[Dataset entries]
——————

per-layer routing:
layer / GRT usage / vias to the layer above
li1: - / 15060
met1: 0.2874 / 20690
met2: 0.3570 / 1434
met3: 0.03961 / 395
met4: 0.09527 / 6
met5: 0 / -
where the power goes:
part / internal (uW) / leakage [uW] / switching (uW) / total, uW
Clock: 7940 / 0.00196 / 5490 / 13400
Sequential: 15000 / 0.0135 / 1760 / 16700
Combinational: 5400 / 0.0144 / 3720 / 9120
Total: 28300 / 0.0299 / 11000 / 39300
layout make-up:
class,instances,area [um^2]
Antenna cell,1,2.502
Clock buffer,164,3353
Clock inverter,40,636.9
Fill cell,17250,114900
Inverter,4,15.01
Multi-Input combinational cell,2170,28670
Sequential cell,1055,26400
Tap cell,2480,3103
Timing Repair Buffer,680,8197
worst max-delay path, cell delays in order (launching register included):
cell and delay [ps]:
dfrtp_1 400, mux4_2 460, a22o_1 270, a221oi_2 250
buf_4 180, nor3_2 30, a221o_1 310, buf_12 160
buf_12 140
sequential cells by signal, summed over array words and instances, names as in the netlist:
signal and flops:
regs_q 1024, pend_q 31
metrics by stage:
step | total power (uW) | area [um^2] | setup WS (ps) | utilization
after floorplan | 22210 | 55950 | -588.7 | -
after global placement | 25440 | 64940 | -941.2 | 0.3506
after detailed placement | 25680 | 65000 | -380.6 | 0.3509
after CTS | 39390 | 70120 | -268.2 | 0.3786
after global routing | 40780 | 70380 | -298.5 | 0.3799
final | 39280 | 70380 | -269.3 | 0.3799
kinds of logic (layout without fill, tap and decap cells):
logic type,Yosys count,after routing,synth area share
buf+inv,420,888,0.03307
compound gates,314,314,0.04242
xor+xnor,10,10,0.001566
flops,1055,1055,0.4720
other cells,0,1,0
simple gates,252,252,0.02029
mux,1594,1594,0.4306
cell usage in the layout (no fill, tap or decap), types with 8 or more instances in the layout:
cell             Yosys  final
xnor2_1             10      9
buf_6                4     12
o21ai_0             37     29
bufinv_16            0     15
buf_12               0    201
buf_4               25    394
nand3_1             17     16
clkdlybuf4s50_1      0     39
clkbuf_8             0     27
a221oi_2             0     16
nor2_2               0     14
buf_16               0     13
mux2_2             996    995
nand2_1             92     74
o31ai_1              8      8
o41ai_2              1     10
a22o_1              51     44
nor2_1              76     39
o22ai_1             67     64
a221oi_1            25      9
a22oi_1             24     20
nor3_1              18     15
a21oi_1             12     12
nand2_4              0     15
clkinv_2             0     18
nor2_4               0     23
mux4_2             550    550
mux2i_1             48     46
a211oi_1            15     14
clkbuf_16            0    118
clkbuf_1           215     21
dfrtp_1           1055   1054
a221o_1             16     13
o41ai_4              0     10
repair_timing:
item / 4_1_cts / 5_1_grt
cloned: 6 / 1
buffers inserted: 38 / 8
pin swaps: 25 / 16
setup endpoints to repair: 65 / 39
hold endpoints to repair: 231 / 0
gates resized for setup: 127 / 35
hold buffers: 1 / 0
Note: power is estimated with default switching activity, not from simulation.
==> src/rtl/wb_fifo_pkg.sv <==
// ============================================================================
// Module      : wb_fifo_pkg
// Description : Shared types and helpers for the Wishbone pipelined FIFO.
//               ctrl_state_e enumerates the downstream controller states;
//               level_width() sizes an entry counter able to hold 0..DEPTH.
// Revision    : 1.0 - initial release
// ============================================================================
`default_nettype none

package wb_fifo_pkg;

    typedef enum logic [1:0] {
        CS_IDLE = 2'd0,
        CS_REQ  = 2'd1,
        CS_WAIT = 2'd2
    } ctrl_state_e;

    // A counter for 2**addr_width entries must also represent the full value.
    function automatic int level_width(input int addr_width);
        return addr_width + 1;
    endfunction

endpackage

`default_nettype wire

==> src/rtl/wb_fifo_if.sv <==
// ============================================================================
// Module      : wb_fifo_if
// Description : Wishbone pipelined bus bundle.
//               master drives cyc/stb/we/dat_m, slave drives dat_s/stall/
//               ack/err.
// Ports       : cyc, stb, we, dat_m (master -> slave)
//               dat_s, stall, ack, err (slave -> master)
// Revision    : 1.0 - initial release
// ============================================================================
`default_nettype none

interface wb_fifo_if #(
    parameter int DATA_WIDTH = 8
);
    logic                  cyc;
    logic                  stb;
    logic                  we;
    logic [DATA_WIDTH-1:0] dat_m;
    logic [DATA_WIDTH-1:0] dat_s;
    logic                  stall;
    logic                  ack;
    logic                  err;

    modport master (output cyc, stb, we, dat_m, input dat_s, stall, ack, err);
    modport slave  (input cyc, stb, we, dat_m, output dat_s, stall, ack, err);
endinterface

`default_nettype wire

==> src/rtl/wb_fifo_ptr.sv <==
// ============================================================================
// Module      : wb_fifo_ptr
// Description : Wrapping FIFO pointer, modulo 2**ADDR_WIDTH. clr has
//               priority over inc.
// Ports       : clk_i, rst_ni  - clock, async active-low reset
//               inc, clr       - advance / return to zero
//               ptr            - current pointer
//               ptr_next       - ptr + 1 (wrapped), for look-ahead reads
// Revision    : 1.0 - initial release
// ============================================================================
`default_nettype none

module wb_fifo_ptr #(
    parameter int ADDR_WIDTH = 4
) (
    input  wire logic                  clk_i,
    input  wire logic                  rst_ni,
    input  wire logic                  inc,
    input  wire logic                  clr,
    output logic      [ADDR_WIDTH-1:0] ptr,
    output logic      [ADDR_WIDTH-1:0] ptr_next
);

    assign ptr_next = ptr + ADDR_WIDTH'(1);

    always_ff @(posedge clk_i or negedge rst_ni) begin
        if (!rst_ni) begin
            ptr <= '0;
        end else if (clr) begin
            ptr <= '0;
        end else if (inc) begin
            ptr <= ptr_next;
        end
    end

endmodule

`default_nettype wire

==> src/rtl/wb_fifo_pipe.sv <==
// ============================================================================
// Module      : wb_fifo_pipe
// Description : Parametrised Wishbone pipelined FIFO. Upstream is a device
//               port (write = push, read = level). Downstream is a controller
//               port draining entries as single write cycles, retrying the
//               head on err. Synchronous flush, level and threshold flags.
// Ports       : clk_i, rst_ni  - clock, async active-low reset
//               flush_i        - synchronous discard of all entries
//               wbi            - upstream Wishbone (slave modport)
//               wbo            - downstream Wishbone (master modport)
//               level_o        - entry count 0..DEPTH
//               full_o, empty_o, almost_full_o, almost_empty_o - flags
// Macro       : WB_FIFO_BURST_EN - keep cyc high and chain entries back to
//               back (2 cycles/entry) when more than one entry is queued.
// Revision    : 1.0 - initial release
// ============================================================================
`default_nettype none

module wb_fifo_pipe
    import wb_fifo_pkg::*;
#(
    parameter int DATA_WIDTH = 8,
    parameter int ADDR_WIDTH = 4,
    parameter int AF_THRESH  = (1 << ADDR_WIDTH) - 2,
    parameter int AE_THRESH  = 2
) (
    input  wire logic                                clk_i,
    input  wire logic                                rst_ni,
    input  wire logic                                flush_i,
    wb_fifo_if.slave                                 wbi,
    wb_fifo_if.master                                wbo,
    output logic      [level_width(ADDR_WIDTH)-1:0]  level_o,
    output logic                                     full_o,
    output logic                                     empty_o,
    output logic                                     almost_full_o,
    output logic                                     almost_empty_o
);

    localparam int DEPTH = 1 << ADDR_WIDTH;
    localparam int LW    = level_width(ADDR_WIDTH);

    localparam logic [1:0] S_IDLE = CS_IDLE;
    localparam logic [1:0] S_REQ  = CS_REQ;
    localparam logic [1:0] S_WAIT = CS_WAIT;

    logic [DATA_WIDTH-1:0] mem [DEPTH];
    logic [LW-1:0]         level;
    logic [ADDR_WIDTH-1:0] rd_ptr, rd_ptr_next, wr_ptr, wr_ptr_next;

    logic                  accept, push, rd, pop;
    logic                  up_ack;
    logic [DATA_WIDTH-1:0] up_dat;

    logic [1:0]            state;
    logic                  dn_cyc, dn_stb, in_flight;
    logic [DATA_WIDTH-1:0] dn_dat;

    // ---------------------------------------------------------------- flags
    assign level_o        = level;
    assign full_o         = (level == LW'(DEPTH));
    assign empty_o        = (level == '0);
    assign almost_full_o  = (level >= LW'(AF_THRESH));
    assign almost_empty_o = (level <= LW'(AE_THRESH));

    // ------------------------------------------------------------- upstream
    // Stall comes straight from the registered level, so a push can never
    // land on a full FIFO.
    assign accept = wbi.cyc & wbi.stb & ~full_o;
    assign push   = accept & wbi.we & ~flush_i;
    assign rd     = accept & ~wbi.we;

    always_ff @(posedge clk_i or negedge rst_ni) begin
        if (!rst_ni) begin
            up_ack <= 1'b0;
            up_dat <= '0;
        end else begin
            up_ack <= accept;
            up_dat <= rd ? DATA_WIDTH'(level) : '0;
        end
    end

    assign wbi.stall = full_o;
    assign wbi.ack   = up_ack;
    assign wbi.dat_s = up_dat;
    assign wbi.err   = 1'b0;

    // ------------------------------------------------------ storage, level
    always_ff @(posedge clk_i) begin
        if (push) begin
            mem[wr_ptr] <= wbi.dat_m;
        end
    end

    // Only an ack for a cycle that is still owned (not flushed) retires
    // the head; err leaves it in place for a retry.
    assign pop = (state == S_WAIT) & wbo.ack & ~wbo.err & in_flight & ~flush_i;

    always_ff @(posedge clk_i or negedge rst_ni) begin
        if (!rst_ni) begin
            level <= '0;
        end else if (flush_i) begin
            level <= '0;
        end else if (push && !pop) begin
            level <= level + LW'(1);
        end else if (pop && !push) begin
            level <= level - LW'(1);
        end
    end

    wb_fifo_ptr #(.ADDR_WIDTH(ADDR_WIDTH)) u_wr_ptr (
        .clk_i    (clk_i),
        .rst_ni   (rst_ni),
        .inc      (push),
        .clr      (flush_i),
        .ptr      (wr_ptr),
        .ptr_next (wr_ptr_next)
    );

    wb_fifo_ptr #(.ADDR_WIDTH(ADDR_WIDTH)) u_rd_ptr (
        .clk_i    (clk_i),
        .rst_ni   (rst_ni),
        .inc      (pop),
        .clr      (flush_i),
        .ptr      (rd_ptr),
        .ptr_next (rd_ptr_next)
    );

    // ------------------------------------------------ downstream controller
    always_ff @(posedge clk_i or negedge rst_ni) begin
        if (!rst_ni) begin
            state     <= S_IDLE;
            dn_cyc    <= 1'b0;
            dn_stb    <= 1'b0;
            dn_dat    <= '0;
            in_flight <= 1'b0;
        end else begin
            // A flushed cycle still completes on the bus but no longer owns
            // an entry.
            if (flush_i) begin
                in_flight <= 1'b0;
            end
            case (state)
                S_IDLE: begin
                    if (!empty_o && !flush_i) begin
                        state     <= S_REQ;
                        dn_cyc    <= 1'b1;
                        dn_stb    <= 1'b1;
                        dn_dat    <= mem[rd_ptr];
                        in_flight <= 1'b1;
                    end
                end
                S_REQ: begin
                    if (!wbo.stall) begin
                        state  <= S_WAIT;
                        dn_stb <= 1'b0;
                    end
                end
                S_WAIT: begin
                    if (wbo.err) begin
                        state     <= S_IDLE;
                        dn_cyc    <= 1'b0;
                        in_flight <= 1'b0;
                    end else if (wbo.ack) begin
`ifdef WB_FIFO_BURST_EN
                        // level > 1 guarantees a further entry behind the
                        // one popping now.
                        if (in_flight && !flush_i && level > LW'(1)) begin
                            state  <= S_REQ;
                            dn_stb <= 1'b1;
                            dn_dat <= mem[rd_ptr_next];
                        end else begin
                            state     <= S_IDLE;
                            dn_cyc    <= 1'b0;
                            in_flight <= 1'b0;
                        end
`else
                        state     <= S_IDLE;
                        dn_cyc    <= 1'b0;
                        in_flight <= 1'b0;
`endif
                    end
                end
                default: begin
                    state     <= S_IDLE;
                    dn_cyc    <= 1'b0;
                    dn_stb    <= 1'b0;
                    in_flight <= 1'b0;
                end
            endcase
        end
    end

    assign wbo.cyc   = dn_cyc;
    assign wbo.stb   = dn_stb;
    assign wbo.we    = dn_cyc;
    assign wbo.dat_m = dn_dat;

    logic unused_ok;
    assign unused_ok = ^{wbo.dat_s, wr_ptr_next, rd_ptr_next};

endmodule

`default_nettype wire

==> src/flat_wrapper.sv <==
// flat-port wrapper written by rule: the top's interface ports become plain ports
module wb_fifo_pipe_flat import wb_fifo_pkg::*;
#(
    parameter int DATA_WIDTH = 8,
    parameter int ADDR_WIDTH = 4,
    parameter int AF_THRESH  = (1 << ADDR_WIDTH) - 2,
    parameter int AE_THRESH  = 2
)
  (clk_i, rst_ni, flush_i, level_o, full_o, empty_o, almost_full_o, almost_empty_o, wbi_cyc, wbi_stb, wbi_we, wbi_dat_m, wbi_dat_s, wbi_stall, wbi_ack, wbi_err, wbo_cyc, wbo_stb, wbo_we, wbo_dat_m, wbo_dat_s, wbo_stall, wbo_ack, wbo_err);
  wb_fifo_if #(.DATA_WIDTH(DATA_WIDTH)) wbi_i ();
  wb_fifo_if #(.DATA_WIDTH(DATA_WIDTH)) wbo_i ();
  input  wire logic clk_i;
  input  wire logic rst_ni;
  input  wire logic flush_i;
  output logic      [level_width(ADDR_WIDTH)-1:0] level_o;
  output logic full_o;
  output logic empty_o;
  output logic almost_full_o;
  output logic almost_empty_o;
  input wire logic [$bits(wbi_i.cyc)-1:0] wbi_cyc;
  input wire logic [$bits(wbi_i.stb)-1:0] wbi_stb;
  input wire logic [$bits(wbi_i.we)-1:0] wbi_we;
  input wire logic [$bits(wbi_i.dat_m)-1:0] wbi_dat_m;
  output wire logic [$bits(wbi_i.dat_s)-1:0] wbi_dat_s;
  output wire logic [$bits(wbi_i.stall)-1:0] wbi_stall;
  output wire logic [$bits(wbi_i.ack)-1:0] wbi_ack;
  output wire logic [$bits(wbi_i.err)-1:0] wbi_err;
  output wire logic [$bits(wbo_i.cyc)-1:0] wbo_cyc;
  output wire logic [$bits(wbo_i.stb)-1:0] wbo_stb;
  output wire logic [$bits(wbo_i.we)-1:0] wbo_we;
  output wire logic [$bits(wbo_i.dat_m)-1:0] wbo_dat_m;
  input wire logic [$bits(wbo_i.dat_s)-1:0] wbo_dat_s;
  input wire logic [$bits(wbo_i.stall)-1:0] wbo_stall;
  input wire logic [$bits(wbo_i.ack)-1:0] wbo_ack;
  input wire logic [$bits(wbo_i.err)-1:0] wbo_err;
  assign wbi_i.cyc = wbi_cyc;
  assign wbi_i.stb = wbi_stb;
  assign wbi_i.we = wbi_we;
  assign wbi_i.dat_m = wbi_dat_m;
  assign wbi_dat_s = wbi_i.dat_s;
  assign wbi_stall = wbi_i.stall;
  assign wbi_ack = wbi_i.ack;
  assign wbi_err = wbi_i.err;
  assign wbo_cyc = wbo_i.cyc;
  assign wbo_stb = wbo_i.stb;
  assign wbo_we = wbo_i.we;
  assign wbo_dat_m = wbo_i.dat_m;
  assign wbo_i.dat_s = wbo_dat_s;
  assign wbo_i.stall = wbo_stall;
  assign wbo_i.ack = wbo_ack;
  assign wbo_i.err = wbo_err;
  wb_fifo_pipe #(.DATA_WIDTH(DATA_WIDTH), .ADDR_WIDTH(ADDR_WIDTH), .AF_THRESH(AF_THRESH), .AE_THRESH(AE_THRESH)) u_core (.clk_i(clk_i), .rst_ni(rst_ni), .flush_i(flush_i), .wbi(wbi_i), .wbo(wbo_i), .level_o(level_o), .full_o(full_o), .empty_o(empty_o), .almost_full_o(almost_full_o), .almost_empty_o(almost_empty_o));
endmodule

——————

Assigned task
Give back the opening line of the records above and every line after it, up to and including the one with "Clock: 7940 / 0.00196 / 5490 / 13400", unchanged.

Response
per-layer routing:
layer / GRT usage / vias to the layer above
li1: - / 15060
met1: 0.2874 / 20690
met2: 0.3570 / 1434
met3: 0.03961 / 395
met4: 0.09527 / 6
met5: 0 / -
where the power goes:
part / internal (uW) / leakage [uW] / switching (uW) / total, uW
Clock: 7940 / 0.00196 / 5490 / 13400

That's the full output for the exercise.